🎩 Top 5 Security and AI Reads - Week #18
AI red teaming automation wins, reproducible vulnerability containers, attacker control-based bug prioritisation, benchmark gaming exposed, and new binary vuln dataset.
Welcome to the eighteenth (!!) instalment of the Stats and Bytes Top 5 Security and AI Reads weekly newsletter. We're kicking off with a fascinating exploration of automation's advantages in AI red teaming, revealing how a combination of automated tools and human expertise significantly boosts success rates in identifying vulnerabilities. Next, we examine ARVO, an impressive atlas of reproducible vulnerabilities for open-source software that provides ready-to-use Docker containers for pre-patched and post-patched code testing. We then delve into groundbreaking research on attacker control and bug prioritisation that introduces the innovative "Shrink and Split" approach to quantitatively assess vulnerability severity based on attacker input control. Following that, we explore "The Leaderboard Illusion" which exposes how benchmark access can lead to unreliable performance measures and suggests concrete improvements for fairer evaluation systems. We wrap up with BinPool, a valuable new dataset containing 603 unique CVEs across 89 CWEs from 162 Debian packages, addressing the long-standing gap in binary-level vulnerability datasets and offering promising resources for future security research.

This weeks commentary is a touch shorter than usual this week due to picking up another illness from the land of pestilence (my children’s nursery!)

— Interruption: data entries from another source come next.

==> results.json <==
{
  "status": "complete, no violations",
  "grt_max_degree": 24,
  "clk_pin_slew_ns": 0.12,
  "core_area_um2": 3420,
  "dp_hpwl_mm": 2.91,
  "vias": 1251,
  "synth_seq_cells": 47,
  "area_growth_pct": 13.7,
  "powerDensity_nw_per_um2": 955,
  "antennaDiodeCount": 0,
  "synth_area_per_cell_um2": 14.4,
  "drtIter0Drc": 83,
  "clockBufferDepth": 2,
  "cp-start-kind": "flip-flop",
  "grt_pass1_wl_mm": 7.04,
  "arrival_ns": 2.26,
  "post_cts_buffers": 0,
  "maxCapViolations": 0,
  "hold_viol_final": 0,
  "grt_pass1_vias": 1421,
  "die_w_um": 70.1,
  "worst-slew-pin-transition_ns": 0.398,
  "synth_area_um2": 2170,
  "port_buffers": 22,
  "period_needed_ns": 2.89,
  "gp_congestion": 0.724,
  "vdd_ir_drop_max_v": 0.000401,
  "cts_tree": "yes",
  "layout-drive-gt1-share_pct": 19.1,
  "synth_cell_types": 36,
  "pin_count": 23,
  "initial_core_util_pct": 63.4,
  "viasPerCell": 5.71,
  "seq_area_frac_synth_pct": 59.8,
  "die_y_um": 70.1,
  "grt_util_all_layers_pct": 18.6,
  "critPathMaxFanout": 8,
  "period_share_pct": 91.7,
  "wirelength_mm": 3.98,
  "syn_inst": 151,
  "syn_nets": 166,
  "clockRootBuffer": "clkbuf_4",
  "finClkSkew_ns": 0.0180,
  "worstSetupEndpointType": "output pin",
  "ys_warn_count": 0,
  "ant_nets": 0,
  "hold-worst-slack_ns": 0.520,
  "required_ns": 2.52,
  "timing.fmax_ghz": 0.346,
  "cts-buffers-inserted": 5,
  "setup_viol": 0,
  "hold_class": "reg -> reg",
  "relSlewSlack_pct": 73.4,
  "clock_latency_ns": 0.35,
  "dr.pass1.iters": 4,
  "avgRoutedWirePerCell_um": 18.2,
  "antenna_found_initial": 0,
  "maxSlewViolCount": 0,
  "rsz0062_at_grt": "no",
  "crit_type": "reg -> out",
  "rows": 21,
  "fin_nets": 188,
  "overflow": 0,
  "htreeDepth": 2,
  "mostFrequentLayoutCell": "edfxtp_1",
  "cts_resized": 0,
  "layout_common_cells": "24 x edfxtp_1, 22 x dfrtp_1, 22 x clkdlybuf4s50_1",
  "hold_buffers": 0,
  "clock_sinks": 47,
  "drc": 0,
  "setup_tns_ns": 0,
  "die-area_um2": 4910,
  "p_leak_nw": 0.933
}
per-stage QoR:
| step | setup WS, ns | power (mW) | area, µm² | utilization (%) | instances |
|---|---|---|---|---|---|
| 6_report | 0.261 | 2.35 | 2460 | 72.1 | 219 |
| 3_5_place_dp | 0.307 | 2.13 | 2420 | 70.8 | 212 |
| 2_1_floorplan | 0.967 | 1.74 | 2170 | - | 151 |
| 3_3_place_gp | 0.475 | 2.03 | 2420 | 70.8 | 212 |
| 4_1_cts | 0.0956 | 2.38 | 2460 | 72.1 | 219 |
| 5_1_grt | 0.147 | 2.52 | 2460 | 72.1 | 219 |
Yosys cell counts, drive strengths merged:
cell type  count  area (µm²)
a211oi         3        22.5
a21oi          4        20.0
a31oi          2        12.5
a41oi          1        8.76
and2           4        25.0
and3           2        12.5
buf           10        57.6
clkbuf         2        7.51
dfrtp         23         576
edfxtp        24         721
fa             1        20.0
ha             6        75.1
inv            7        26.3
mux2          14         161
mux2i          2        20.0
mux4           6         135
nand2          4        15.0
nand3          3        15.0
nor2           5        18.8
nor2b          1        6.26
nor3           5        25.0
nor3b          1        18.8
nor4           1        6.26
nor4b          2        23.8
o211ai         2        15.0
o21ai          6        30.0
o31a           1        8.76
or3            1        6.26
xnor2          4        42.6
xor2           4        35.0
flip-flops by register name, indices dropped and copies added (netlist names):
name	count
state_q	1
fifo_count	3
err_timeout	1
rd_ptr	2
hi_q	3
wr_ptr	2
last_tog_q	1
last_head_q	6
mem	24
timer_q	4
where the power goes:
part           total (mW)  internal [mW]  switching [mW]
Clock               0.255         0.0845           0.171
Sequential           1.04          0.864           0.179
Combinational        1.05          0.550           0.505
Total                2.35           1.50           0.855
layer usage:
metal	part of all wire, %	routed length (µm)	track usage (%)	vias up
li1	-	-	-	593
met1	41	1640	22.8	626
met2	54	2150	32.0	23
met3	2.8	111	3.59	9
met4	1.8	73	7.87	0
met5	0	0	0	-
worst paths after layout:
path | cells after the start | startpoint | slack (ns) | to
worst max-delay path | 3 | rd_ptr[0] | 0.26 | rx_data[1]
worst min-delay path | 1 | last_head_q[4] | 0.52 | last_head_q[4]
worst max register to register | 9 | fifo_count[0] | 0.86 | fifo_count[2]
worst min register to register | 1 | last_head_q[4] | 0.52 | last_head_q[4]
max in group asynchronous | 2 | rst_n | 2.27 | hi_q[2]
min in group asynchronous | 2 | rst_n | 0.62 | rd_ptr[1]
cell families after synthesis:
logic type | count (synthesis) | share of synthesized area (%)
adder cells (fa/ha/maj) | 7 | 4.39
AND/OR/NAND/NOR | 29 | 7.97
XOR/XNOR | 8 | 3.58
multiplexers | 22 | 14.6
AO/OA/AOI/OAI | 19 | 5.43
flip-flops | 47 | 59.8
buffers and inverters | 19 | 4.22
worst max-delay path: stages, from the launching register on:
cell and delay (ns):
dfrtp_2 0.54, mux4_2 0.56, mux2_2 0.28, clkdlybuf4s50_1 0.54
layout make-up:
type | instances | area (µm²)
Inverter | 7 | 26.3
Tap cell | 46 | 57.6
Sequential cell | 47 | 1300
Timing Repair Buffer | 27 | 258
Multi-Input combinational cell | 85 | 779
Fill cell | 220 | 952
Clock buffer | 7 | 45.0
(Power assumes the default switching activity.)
**config.mk**
```make
export PLATFORM = sky130hd
export DESIGN_NAME = counter_sched
export DESIGN_NICKNAME = d
export VERILOG_FILES = /design/src/rtl/counter_sched.sv
export SDC_FILE = /design/constraint.sdc
export NUM_CORES = 1
export LEC_CHECK = 0
export ABC_AREA = 1
export CORE_MARGIN = 2
export CORE_UTILIZATION = 47
export DETAILED_ROUTE_END_ITERATION = 10
export HOLD_SLACK_MARGIN = 0.12
export PLACE_DENSITY = 0.9
export SLEW_MARGIN = 0
export SYNTH_ARGS = -nofsm -noshare
export SYNTH_HDL_FRONTEND = slang
export SYNTH_SLANG_ARGS = --single-unit
```
**constraint.sdc**
```tcl
create_clock -name clk -period 4.15 [get_ports clk]
set_clock_uncertainty 0.15 [all_clocks]
set_input_delay 0.415 -clock clk [delete_from_list [all_inputs] [get_ports clk]]
set_output_delay 0.415 -clock clk [all_outputs]
set_load 0.01 [all_outputs]
```
### src/rtl/mm_inst_dispatch.sv
// mm_inst_dispatch: buffers MM instructions from the decoder, validates them and
// drives the matrix-multiply engine's ctrl_instruction / ap_start / ap_done handshake.
// The instruction word is held stable from load until the next legal load, because
// the engine steers its buffer ports combinationally from it.
// Optional: define MM_INST_DISPATCH_PERF_EN to add busy_cycles / stall_cycles counters.
module mm_inst_dispatch #(
  parameter int unsigned INST_W  = 128,
  parameter int unsigned DEPTH   = 8,
  parameter int unsigned TIMEOUT = 0
) (
  input  logic              kernel_clk,
  input  logic              kernel_rst,
  input  logic              inst_valid,
  output logic              inst_ready,
  input  logic [INST_W-1:0] inst_data,
  output logic [INST_W-1:0] mm_ctrl_instruction,
  output logic              mm_ap_start,
  input  logic              mm_ap_done,
  output logic              idle,
  output logic              err_illegal,
  output logic              err_timeout,
  input  logic              err_clr,
  output logic [15:0]       issued_cnt
`ifdef MM_INST_DISPATCH_PERF_EN
  ,
  output logic [31:0]       busy_cycles,
  output logic [31:0]       stall_cycles
`endif
);

  localparam int unsigned AW = $clog2(DEPTH);
  localparam int unsigned CW = AW + 1;
  // Watchdog counter only needs to reach TIMEOUT-1.
  localparam int unsigned TW = (TIMEOUT > 1) ? $clog2(TIMEOUT) : 1;

  typedef enum logic [1:0] {StIdle, StStart, StWait} state_e;

  state_e            state_q, state_d;
  logic [INST_W-1:0] mem_q [DEPTH];
  logic [AW-1:0]     wr_ptr_q, rd_ptr_q;
  logic [CW-1:0]     count_q;
  logic [INST_W-1:0] ctrl_q;
  logic [TW-1:0]     timer_q, timer_d;
  logic [15:0]       issued_q;
  logic              err_ill_q, err_tmo_q, idle_q;

  logic              push, pop, empty, load, set_ill, set_tmo, done_ok;
  logic [INST_W-1:0] head;
  logic              head_legal;

  // Ready comes from the registered count only, so a pop never opens it combinationally.
  assign inst_ready = (count_q != CW'(DEPTH));
  assign empty      = (count_q == '0);
  assign push       = inst_valid & inst_ready;
  assign head       = mem_q[rd_ptr_q];

  // One input buffer, one output buffer, and a nonzero node count.
  assign head_legal = $onehot(head[4:1]) && $onehot(head[10:9]) && (head[127:112] != '0);

  // Instruction storage; contents need no reset since pointers define validity.
  always_ff @(posedge kernel_clk) begin
    if (push) begin
      mem_q[wr_ptr_q] <= inst_data;
    end
  end

  // Next-state and control decode for the dispatch FSM.
  always_comb begin
    state_d = state_q;
    timer_d = timer_q;
    pop     = 1'b0;
    load    = 1'b0;
    set_ill = 1'b0;
    set_tmo = 1'b0;
    done_ok = 1'b0;
    unique case (state_q)
      StIdle: begin
        if (!empty) begin
          pop = 1'b1;
          if (head_legal) begin
            load    = 1'b1;
            state_d = StStart;
          end else begin
            set_ill = 1'b1;
          end
        end
      end
      StStart: begin
        timer_d = '0;
        state_d = StWait;
      end
      StWait: begin
        // Done has priority over a coincident watchdog expiry.
        if (mm_ap_done) begin
          done_ok = 1'b1;
          state_d = StIdle;
        end else if ((TIMEOUT != 0) && (timer_q == TW'(TIMEOUT - 1))) begin
          set_tmo = 1'b1;
          state_d = StIdle;
        end else begin
          timer_d = timer_q + 1'b1;
        end
      end
      default: state_d = StIdle;
    endcase
  end

  // State, FIFO bookkeeping, instruction register, counters and sticky flags.
  always_ff @(posedge kernel_clk) begin
    if (kernel_rst) begin
      state_q   <= StIdle;
      wr_ptr_q  <= '0;
      rd_ptr_q  <= '0;
      count_q   <= '0;
      ctrl_q    <= '0;
      timer_q   <= '0;
      issued_q  <= '0;
      err_ill_q <= 1'b0;
      err_tmo_q <= 1'b0;
      idle_q    <= 1'b1;
    end else begin
      state_q <= state_d;
      timer_q <= timer_d;
      if (push) wr_ptr_q <= wr_ptr_q + 1'b1;
      if (pop)  rd_ptr_q <= rd_ptr_q + 1'b1;
      if (push && !pop) begin
        count_q <= count_q + 1'b1;
      end else if (pop && !push) begin
        count_q <= count_q - 1'b1;
      end
      if (load)    ctrl_q   <= head;
      if (done_ok) issued_q <= issued_q + 16'd1;
      // A new error beats a simultaneous clear.
      if (set_ill) begin
        err_ill_q <= 1'b1;
      end else if (err_clr) begin
        err_ill_q <= 1'b0;
      end
      if (set_tmo) begin
        err_tmo_q <= 1'b1;
      end else if (err_clr) begin
        err_tmo_q <= 1'b0;
      end
      idle_q <= (state_q == StIdle) && empty;
    end
  end

  assign mm_ctrl_instruction = ctrl_q;
  assign mm_ap_start         = (state_q == StStart);
  assign idle                = idle_q;
  assign err_illegal         = err_ill_q;
  assign err_timeout         = err_tmo_q;
  assign issued_cnt          = issued_q;

`ifdef MM_INST_DISPATCH_PERF_EN
  logic [31:0] busy_q, stall_q;

  // Saturating activity counters, cleared only by reset.
  always_ff @(posedge kernel_clk) begin
    if (kernel_rst) begin
      busy_q  <= '0;
      stall_q <= '0;
    end else begin
      if ((state_q != StIdle) && (busy_q != '1))           busy_q  <= busy_q + 32'd1;
      if (inst_valid && !inst_ready && (stall_q != '1))    stall_q <= stall_q + 32'd1;
    end
  end

  assign busy_cycles  = busy_q;
  assign stall_cycles = stall_q;
`endif

endmodule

Read #1 - The Automation Advantage in AI Red Teaming
💾: N/A 📜: arxiv 🏡: Pre-Print
This is a grand read for folks who are interested in AI red teaming and how automation may already be coming for your job!
Commentary: I enjoyed this paper a lot. The paper uses data derived from Dreadnode’s Crucible platform to understand the benefits of automation when conducting AI red teaming. The main conclusion is that it helps a lot with a significantly higher success % as opposed to manual meatspace only. The most compelling conclusion is that a combination of automated and meat space may be the way forward, which I strongly agree with!

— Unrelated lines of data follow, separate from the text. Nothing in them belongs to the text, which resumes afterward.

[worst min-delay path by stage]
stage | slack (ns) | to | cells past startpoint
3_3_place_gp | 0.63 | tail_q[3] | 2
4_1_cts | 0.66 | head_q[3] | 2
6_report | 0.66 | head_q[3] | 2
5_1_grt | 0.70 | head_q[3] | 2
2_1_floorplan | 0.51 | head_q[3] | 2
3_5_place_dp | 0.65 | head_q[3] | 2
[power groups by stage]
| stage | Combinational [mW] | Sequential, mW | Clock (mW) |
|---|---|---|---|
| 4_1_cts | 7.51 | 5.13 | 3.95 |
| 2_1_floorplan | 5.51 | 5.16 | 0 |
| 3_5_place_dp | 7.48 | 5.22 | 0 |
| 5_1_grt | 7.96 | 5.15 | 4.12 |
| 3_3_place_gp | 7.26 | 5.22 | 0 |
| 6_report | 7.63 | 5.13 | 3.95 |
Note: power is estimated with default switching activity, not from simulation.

Another part of this paper that I really enjoyed was sections 8.2 For Defensive Measures and 8.3 Future Research Directions. These can be used as a starting point for researchers interested in the area but unsure where to start. The idea around creating detection systems for automated testing patterns sounds rad and can most certainly leverage some of the grand work associated with API and network security.
Read #2 - ARVO: Atlas of Reproducible Vulnerabilities for Open Source Software
💾: N/A 📜: arxiv 🏡: Pre-Print
This is a great read for two groups of folks. Those who are interested in making high-quality research datasets and those who CBA making high-quality research datasets and instead want to get straight to the problem!

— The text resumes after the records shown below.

--- src/rtl/enigma_pkg.sv ---
// enigma_pkg: shared definitions for the Enigma keyboard front end.
//   - PS/2 scan-code set 2 make codes for A..Z, plus the break and
//     extended prefixes.
//   - Frame receiver state encoding.
//   - scan_to_index(): maps a make code to {hit, letter index}. Index 0 is A
//     and index 25 is Z. The lampboard and wheel display use the same order.
package enigma_pkg;

    localparam int NUM_LETTERS = 26;

    localparam logic [7:0] SC_A = 8'h1C;
    localparam logic [7:0] SC_B = 8'h32;
    localparam logic [7:0] SC_C = 8'h21;
    localparam logic [7:0] SC_D = 8'h23;
    localparam logic [7:0] SC_E = 8'h24;
    localparam logic [7:0] SC_F = 8'h2B;
    localparam logic [7:0] SC_G = 8'h34;
    localparam logic [7:0] SC_H = 8'h33;
    localparam logic [7:0] SC_I = 8'h43;
    localparam logic [7:0] SC_J = 8'h3B;
    localparam logic [7:0] SC_K = 8'h42;
    localparam logic [7:0] SC_L = 8'h4B;
    localparam logic [7:0] SC_M = 8'h3A;
    localparam logic [7:0] SC_N = 8'h31;
    localparam logic [7:0] SC_O = 8'h44;
    localparam logic [7:0] SC_P = 8'h4D;
    localparam logic [7:0] SC_Q = 8'h15;
    localparam logic [7:0] SC_R = 8'h2D;
    localparam logic [7:0] SC_S = 8'h1B;
    localparam logic [7:0] SC_T = 8'h2C;
    localparam logic [7:0] SC_U = 8'h3C;
    localparam logic [7:0] SC_V = 8'h2A;
    localparam logic [7:0] SC_W = 8'h1D;
    localparam logic [7:0] SC_X = 8'h22;
    localparam logic [7:0] SC_Y = 8'h35;
    localparam logic [7:0] SC_Z = 8'h1A;

    localparam logic [7:0] SC_BREAK = 8'hF0;
    localparam logic [7:0] SC_EXT   = 8'hE0;

    typedef enum logic [1:0] {
        IDLE   = 2'd0,
        DATA   = 2'd1,
        PARITY = 2'd2,
        STOP   = 2'd3
    } rx_state_t;

    typedef struct packed {
        logic       hit;
        logic [4:0] idx;
    } scan_hit_t;

    function automatic scan_hit_t scan_to_index(input logic [7:0] code);
        scan_hit_t r;
        r.hit = 1'b1;
        r.idx = 5'd0;
        case (code)
            SC_A: r.idx = 5'd0;
            SC_B: r.idx = 5'd1;
            SC_C: r.idx = 5'd2;
            SC_D: r.idx = 5'd3;
            SC_E: r.idx = 5'd4;
            SC_F: r.idx = 5'd5;
            SC_G: r.idx = 5'd6;
            SC_H: r.idx = 5'd7;
            SC_I: r.idx = 5'd8;
            SC_J: r.idx = 5'd9;
            SC_K: r.idx = 5'd10;
            SC_L: r.idx = 5'd11;
            SC_M: r.idx = 5'd12;
            SC_N: r.idx = 5'd13;
            SC_O: r.idx = 5'd14;
            SC_P: r.idx = 5'd15;
            SC_Q: r.idx = 5'd16;
            SC_R: r.idx = 5'd17;
            SC_S: r.idx = 5'd18;
            SC_T: r.idx = 5'd19;
            SC_U: r.idx = 5'd20;
            SC_V: r.idx = 5'd21;
            SC_W: r.idx = 5'd22;
            SC_X: r.idx = 5'd23;
            SC_Y: r.idx = 5'd24;
            SC_Z: r.idx = 5'd25;
            default: r = '0;
        endcase
        return r;
    endfunction

endpackage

Commentary: I’ll preface this one with saying – I am so happy I didn’t have to do this personally, but hot damn is it awesome someone did! The authors of this paper have created a dataset of vulnerabilities in open source software using OSS-Fuzz as the source, but it gets so much better. Not only does it include the code down to commit level before and after the patch, but the authors only include vulnerabilities that can be recompiled. Each vulnerability included comes with its own set of Docker containers which enable you to compile the vulnerability pre- and post-patch as well as, I think, run the test crashing test case. And the cherry on top is that the entire thing is open source already or is planned to be!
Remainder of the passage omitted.